Start of Available data

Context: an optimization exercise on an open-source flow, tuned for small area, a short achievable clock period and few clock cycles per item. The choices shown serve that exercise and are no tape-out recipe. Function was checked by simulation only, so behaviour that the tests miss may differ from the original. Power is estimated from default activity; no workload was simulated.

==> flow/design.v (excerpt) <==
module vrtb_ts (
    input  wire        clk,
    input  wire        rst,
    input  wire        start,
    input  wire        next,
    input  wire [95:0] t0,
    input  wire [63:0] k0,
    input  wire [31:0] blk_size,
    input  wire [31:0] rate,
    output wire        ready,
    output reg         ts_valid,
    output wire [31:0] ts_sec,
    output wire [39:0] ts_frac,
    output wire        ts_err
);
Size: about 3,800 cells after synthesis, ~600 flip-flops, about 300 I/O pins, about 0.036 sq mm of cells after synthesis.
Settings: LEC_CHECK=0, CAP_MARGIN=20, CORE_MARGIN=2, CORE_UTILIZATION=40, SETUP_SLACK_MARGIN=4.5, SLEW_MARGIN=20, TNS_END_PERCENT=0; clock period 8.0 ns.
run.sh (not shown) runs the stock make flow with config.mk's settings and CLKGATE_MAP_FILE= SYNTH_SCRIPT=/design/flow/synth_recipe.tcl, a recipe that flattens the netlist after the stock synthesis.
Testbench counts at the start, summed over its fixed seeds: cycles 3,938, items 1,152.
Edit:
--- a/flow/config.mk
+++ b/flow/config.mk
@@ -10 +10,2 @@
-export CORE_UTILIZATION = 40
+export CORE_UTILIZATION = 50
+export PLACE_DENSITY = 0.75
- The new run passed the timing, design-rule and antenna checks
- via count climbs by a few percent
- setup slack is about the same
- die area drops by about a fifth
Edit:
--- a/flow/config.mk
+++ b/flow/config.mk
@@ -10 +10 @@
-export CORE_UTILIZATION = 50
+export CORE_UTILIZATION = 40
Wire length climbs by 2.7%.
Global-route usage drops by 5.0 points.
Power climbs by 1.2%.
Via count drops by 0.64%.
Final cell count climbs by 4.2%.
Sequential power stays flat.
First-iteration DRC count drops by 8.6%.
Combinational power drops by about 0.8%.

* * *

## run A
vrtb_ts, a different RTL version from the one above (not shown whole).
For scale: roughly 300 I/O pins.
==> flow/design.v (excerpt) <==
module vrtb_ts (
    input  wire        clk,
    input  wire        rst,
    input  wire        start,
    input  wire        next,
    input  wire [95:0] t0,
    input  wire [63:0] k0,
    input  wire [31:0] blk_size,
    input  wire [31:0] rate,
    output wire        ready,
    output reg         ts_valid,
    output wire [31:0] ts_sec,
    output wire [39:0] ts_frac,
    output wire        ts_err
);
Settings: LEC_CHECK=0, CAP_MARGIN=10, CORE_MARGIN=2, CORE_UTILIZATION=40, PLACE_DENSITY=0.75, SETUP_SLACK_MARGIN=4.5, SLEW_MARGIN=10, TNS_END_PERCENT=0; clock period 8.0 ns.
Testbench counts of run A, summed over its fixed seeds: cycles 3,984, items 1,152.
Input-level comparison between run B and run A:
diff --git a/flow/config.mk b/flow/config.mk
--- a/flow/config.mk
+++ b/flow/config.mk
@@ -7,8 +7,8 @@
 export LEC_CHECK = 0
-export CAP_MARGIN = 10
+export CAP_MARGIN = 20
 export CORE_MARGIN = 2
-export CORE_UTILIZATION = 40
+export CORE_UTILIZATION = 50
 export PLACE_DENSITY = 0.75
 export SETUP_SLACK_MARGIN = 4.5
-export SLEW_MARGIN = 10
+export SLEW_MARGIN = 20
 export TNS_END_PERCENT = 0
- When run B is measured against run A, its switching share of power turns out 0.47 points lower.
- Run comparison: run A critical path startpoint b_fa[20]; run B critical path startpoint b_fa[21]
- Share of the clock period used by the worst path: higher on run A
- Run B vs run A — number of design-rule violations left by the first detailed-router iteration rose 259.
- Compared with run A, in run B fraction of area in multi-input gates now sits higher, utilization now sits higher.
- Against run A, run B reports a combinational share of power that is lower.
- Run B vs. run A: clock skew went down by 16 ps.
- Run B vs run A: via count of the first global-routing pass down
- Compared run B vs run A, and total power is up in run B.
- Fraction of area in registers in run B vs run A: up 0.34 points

End of Available data
Start of Available data

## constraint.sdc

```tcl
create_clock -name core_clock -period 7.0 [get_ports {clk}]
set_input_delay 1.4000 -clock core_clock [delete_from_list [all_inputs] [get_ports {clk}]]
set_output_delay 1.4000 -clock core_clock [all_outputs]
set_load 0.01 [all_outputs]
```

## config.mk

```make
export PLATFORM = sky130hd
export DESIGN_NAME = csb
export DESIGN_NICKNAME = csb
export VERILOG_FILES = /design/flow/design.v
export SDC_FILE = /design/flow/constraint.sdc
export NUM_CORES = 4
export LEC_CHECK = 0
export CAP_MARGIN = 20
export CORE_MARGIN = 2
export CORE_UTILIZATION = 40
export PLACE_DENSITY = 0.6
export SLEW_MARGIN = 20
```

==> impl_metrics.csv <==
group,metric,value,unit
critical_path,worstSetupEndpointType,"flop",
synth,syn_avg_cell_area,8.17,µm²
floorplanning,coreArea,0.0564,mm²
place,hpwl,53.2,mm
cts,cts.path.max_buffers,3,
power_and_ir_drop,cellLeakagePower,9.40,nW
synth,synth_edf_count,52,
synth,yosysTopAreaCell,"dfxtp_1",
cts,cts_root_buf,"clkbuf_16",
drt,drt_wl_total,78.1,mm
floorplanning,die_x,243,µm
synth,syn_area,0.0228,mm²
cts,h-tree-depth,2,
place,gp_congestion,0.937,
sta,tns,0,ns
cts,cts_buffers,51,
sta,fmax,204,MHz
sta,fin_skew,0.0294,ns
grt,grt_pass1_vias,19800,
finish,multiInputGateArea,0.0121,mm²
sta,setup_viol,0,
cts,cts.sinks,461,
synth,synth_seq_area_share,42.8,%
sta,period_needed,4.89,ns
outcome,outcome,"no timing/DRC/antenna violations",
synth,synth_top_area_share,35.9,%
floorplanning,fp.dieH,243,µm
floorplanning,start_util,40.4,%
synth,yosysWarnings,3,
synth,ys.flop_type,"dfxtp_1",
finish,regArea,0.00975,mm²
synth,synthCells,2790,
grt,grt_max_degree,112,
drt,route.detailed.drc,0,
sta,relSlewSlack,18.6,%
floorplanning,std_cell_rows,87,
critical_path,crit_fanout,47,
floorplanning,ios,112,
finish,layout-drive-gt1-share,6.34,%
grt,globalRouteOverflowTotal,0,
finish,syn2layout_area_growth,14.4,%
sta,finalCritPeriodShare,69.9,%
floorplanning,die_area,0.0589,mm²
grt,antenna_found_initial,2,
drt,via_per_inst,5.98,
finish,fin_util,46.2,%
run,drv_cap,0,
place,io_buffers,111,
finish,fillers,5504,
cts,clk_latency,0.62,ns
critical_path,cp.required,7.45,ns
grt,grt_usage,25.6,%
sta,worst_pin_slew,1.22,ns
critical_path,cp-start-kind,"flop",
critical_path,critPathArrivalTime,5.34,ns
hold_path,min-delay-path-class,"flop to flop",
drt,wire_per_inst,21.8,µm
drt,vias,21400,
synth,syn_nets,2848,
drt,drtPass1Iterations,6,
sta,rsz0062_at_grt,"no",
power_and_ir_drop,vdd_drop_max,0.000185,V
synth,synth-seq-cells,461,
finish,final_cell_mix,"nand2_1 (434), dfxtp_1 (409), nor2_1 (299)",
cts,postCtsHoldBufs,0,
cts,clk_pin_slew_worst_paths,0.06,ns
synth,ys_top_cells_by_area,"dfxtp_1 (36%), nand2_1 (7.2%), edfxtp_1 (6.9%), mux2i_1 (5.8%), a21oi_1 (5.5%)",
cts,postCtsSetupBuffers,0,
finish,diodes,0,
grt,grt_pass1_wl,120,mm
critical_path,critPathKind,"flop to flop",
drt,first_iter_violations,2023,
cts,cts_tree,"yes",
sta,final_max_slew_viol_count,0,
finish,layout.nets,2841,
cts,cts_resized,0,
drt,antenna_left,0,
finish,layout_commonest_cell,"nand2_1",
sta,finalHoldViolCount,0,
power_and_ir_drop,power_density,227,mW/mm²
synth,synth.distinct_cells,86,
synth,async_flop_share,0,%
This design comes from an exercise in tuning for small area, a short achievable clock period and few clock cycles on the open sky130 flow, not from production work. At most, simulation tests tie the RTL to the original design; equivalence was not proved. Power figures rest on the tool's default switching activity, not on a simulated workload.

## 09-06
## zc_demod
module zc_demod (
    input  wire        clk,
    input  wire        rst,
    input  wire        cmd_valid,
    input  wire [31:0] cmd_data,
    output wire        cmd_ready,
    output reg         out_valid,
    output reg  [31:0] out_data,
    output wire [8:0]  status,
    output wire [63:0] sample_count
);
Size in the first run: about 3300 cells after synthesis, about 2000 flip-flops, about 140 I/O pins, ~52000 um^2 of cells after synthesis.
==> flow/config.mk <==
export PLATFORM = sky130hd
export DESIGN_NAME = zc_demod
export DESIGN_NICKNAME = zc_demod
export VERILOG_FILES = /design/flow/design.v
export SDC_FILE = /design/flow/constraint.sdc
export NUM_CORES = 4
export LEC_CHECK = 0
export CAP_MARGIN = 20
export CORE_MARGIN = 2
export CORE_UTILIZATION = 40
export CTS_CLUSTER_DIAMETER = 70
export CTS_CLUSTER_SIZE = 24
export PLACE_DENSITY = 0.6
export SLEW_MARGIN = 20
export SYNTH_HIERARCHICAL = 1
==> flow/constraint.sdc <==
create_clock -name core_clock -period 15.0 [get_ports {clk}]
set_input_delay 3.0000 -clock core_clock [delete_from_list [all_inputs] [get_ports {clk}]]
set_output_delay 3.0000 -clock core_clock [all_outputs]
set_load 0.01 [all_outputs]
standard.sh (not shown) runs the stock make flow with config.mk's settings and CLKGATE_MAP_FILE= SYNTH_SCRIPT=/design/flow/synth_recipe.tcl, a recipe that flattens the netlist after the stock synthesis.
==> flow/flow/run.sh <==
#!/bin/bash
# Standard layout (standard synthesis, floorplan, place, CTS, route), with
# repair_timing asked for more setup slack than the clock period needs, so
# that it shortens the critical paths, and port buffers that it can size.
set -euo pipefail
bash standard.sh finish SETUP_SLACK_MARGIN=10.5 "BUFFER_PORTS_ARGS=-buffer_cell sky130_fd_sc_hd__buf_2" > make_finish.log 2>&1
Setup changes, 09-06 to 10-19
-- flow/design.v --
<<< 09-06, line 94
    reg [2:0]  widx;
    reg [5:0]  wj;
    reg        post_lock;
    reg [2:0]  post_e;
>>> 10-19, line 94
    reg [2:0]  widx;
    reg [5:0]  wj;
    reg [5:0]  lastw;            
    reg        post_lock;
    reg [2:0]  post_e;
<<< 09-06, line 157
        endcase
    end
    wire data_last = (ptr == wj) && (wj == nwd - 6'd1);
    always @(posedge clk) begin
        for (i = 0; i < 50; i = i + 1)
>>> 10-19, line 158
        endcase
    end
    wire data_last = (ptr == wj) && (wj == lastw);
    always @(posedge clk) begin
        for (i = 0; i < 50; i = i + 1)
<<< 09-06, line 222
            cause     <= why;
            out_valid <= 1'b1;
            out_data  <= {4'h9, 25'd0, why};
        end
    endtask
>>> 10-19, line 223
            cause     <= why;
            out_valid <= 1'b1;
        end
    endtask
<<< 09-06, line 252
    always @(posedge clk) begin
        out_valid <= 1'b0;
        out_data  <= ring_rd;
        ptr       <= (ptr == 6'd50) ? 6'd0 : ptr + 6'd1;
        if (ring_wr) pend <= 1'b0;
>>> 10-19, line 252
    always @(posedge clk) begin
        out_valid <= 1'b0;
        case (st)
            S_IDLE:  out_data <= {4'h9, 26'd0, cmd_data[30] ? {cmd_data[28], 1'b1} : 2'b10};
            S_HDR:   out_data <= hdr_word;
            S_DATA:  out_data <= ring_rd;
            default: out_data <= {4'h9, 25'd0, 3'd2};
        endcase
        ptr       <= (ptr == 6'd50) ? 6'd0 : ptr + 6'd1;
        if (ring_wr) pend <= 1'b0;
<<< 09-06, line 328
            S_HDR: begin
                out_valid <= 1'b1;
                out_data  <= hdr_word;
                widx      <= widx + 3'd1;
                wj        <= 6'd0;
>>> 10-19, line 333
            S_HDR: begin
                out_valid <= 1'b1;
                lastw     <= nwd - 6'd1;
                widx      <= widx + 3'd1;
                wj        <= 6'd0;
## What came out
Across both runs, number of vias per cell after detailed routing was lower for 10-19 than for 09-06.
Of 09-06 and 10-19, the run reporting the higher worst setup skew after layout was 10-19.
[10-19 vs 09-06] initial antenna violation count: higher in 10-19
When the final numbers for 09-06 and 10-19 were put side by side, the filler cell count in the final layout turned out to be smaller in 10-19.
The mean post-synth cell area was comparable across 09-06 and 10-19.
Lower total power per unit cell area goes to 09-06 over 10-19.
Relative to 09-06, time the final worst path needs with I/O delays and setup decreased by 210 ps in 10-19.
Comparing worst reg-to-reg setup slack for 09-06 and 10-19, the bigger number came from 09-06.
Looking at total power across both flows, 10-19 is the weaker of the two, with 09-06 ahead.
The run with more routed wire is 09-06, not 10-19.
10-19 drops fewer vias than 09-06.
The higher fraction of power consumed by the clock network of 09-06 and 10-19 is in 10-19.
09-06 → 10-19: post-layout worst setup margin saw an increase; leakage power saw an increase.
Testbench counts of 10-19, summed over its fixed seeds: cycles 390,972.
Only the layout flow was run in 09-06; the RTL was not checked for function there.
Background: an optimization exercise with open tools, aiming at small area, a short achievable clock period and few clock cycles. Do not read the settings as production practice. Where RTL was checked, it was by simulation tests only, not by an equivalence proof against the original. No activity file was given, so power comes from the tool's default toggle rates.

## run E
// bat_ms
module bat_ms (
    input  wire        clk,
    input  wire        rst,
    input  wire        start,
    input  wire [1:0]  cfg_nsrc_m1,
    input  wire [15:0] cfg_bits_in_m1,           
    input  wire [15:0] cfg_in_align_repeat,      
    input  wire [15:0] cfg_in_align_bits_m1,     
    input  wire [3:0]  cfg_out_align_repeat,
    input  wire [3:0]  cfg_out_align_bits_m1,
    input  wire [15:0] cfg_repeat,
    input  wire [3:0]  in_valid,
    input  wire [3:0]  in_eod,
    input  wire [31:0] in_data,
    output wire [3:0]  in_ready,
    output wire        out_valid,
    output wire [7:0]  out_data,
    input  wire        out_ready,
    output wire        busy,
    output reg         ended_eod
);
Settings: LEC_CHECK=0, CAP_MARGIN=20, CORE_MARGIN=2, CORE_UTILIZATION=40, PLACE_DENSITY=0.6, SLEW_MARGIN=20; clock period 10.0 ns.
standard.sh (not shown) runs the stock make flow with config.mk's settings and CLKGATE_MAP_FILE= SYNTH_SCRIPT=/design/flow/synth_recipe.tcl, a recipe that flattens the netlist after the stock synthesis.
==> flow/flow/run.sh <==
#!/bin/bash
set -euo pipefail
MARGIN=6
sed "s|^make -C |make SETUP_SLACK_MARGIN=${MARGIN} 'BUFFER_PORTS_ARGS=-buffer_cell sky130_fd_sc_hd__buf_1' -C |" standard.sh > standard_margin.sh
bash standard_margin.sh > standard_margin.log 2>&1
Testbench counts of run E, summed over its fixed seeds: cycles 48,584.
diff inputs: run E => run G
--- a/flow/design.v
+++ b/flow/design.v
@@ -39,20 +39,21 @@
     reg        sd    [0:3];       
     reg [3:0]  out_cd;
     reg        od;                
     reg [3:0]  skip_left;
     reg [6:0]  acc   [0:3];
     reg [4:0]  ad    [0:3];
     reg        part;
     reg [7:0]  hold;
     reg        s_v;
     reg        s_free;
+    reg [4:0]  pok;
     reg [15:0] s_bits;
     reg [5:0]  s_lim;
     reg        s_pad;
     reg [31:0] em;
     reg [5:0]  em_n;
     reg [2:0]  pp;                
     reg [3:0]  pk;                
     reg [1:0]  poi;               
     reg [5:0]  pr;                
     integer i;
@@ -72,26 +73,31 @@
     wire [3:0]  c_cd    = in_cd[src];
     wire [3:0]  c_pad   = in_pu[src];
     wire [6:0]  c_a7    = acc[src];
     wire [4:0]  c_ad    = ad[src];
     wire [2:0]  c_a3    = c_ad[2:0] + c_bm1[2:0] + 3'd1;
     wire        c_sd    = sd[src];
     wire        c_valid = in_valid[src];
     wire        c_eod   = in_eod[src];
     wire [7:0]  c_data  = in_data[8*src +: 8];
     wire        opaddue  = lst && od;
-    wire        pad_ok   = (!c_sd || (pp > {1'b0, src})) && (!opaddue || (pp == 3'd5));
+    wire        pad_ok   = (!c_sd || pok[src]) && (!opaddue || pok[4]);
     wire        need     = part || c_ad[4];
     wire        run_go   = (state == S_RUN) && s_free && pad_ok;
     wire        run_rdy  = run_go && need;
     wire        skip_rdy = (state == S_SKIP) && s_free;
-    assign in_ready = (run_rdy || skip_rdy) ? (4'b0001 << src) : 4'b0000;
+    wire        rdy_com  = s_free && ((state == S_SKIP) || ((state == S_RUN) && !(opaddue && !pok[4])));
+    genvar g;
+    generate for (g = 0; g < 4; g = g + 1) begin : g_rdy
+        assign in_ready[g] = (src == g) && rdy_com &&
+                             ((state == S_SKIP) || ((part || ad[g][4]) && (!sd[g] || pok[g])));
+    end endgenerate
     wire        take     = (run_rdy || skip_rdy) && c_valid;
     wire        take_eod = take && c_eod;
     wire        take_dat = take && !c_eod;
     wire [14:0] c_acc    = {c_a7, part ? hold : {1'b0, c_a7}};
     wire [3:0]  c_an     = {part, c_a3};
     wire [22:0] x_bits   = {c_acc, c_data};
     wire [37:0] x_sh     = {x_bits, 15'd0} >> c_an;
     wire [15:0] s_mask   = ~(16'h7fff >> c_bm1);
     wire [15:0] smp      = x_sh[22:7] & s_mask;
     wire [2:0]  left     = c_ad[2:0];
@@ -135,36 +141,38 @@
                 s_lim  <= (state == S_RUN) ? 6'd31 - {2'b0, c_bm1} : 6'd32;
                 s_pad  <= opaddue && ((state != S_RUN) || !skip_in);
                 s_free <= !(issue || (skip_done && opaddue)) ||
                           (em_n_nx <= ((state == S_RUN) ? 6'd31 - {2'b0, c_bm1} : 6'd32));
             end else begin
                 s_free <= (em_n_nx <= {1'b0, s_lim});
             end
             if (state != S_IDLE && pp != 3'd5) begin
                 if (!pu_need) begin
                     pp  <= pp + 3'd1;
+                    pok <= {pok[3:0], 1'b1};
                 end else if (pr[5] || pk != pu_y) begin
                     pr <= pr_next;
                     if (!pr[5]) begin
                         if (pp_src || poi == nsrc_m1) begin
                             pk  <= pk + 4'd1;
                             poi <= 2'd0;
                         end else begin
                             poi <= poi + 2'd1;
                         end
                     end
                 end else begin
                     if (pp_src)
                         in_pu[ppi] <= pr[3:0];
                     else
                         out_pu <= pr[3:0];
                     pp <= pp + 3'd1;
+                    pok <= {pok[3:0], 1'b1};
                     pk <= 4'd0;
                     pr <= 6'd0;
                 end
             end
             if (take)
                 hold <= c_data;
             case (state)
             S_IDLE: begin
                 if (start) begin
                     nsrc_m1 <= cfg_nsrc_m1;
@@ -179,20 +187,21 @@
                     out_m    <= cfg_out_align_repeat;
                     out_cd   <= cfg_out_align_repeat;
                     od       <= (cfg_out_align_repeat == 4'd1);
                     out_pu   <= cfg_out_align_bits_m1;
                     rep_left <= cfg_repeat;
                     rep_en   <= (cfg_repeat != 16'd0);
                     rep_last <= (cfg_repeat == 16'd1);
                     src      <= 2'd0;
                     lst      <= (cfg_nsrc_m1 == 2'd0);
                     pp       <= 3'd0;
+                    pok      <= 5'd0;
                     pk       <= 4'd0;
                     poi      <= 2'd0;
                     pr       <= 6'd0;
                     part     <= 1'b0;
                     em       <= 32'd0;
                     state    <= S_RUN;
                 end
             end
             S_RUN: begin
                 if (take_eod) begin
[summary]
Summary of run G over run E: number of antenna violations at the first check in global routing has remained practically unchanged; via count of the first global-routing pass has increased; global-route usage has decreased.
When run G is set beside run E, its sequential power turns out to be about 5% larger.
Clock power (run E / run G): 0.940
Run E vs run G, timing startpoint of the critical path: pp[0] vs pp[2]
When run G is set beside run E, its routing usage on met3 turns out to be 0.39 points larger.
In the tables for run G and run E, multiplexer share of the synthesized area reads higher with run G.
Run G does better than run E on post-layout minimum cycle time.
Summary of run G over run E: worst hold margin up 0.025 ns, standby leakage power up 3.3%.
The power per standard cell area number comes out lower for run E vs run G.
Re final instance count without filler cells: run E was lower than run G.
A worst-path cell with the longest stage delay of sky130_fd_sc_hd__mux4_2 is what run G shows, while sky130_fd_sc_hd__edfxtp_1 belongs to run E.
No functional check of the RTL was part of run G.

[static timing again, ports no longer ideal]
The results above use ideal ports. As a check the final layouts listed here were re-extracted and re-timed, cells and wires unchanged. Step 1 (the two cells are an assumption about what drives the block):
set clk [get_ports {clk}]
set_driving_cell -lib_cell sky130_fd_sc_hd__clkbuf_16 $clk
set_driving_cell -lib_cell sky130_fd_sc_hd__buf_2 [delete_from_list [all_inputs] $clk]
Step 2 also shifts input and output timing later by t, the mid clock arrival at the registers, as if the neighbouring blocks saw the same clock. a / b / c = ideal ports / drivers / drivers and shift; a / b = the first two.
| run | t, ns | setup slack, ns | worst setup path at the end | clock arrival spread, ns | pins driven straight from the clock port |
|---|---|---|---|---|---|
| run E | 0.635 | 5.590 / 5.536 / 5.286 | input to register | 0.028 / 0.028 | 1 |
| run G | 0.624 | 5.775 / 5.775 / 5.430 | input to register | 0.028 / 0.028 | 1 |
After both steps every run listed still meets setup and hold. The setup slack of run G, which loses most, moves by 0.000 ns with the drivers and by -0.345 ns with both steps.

End of Available data

*Work required:* Make a list of all lines in the data that contain "floorplanning".

*Expected output:*
floorplanning,coreArea,0.0564,mm²
floorplanning,die_x,243,µm
floorplanning,fp.dieH,243,µm
floorplanning,start_util,40.4,%
floorplanning,std_cell_rows,87,
floorplanning,ios,112,
floorplanning,die_area,0.0589,mm²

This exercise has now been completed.